# Your task:
Of all the entries below, retype only the lines from the one with "export SYNTH_HDL_FRONTEND = slang" through the one with "set_load 0.005 [all_outputs]", exactly as they appear.

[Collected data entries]

________________________________________

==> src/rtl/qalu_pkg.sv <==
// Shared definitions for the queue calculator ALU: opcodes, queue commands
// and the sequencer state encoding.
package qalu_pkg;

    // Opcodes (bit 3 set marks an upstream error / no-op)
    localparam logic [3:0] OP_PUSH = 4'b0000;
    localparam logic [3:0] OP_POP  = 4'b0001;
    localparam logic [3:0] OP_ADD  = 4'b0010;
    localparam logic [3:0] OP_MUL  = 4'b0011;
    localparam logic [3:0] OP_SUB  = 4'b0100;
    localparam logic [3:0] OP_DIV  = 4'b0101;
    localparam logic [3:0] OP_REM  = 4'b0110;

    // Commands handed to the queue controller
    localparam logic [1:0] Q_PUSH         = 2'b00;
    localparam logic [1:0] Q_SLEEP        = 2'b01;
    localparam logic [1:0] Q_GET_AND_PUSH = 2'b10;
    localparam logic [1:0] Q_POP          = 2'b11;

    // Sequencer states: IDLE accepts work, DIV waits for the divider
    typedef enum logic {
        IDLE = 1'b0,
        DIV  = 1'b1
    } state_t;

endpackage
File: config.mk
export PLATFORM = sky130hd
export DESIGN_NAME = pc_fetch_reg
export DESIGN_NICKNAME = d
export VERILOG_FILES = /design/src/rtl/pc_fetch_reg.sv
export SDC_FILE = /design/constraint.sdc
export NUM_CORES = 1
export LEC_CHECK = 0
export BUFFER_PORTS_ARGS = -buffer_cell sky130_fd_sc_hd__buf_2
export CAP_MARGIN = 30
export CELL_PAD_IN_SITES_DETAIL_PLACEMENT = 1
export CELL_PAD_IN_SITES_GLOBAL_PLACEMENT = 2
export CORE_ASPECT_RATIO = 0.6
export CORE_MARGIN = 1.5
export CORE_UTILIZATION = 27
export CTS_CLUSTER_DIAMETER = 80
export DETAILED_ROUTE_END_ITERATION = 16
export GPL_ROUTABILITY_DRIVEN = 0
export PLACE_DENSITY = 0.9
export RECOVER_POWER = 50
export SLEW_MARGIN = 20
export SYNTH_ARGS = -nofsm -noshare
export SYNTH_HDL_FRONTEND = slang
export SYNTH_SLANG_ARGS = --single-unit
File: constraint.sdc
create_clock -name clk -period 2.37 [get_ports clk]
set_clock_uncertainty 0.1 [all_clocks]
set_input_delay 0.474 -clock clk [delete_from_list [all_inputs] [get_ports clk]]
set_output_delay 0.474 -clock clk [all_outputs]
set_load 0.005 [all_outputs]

________________________________________

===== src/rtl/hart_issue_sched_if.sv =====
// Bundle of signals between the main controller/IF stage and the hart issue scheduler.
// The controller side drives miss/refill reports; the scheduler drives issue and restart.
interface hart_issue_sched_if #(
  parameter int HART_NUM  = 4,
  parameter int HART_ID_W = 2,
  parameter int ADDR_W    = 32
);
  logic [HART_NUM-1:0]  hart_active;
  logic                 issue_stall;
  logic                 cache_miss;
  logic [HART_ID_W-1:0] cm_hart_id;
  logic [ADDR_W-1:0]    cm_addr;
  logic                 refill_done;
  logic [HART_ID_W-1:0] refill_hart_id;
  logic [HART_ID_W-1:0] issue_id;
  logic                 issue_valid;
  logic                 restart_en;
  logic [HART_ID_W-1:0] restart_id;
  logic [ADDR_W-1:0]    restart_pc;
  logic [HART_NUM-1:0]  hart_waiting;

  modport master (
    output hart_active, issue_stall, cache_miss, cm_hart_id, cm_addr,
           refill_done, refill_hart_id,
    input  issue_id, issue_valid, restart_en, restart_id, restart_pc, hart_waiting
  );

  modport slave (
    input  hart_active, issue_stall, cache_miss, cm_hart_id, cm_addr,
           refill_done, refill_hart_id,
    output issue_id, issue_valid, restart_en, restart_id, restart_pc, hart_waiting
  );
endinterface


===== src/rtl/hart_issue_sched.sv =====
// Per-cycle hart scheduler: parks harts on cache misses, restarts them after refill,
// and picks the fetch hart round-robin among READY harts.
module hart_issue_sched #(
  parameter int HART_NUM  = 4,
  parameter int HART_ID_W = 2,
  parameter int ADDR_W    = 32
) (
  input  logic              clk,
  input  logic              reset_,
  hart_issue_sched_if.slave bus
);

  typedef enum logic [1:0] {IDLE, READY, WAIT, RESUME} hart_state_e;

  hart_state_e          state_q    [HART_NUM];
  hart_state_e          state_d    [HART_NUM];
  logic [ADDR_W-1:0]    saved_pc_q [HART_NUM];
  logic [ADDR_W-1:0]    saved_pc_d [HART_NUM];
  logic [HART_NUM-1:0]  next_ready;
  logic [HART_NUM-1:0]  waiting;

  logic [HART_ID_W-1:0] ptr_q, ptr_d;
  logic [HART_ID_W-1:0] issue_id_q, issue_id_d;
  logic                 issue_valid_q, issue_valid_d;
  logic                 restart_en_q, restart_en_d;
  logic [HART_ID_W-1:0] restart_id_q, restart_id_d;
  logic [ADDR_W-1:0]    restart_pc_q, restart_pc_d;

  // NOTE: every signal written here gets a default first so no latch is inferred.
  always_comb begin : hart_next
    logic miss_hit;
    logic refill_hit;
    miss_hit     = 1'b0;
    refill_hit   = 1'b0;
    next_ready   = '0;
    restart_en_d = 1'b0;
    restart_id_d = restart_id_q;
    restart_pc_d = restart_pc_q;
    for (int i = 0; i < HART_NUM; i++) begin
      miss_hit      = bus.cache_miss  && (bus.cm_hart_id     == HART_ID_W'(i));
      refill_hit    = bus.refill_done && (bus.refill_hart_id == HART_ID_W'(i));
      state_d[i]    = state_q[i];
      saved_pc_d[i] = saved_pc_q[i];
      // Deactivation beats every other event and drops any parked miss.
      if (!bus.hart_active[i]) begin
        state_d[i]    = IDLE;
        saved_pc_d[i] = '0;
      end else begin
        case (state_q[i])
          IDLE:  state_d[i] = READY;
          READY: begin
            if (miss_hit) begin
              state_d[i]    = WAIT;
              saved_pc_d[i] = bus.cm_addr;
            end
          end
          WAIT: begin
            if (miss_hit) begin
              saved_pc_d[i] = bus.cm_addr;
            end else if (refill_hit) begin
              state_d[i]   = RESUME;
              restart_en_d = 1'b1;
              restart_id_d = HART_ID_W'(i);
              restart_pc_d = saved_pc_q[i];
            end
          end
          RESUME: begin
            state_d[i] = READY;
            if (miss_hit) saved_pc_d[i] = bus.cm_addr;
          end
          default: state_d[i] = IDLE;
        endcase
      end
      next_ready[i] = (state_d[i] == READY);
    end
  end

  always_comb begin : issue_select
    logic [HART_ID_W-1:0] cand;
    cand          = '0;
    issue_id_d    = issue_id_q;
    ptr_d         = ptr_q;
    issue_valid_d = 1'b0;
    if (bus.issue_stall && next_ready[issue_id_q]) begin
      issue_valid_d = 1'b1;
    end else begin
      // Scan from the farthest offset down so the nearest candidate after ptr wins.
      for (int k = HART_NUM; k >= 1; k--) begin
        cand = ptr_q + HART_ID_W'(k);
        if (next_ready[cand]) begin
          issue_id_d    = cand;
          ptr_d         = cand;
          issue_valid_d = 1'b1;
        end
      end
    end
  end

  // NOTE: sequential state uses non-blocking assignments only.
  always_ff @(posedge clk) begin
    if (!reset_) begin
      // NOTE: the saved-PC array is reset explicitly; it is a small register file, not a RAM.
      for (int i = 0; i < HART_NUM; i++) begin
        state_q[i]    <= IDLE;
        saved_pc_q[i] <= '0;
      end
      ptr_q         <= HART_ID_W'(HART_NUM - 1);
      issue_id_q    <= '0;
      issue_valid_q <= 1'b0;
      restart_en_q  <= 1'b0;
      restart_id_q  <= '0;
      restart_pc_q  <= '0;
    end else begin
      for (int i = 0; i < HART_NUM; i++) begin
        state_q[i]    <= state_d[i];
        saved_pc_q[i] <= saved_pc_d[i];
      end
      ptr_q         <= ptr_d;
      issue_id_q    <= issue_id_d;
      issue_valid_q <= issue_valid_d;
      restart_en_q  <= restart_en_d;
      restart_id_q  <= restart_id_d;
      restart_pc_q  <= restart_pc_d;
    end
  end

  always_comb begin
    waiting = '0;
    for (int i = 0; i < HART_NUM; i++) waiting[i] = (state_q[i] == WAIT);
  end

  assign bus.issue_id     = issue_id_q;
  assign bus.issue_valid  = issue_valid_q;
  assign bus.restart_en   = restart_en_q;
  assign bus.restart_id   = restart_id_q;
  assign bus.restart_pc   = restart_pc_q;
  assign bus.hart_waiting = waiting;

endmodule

________________________________________

# Exercise result:
export SYNTH_HDL_FRONTEND = slang
export SYNTH_SLANG_ARGS = --single-unit
File: constraint.sdc
create_clock -name clk -period 2.37 [get_ports clk]
set_clock_uncertainty 0.1 [all_clocks]
set_input_delay 0.474 -clock clk [delete_from_list [all_inputs] [get_ports clk]]
set_output_delay 0.474 -clock clk [all_outputs]
set_load 0.005 [all_outputs]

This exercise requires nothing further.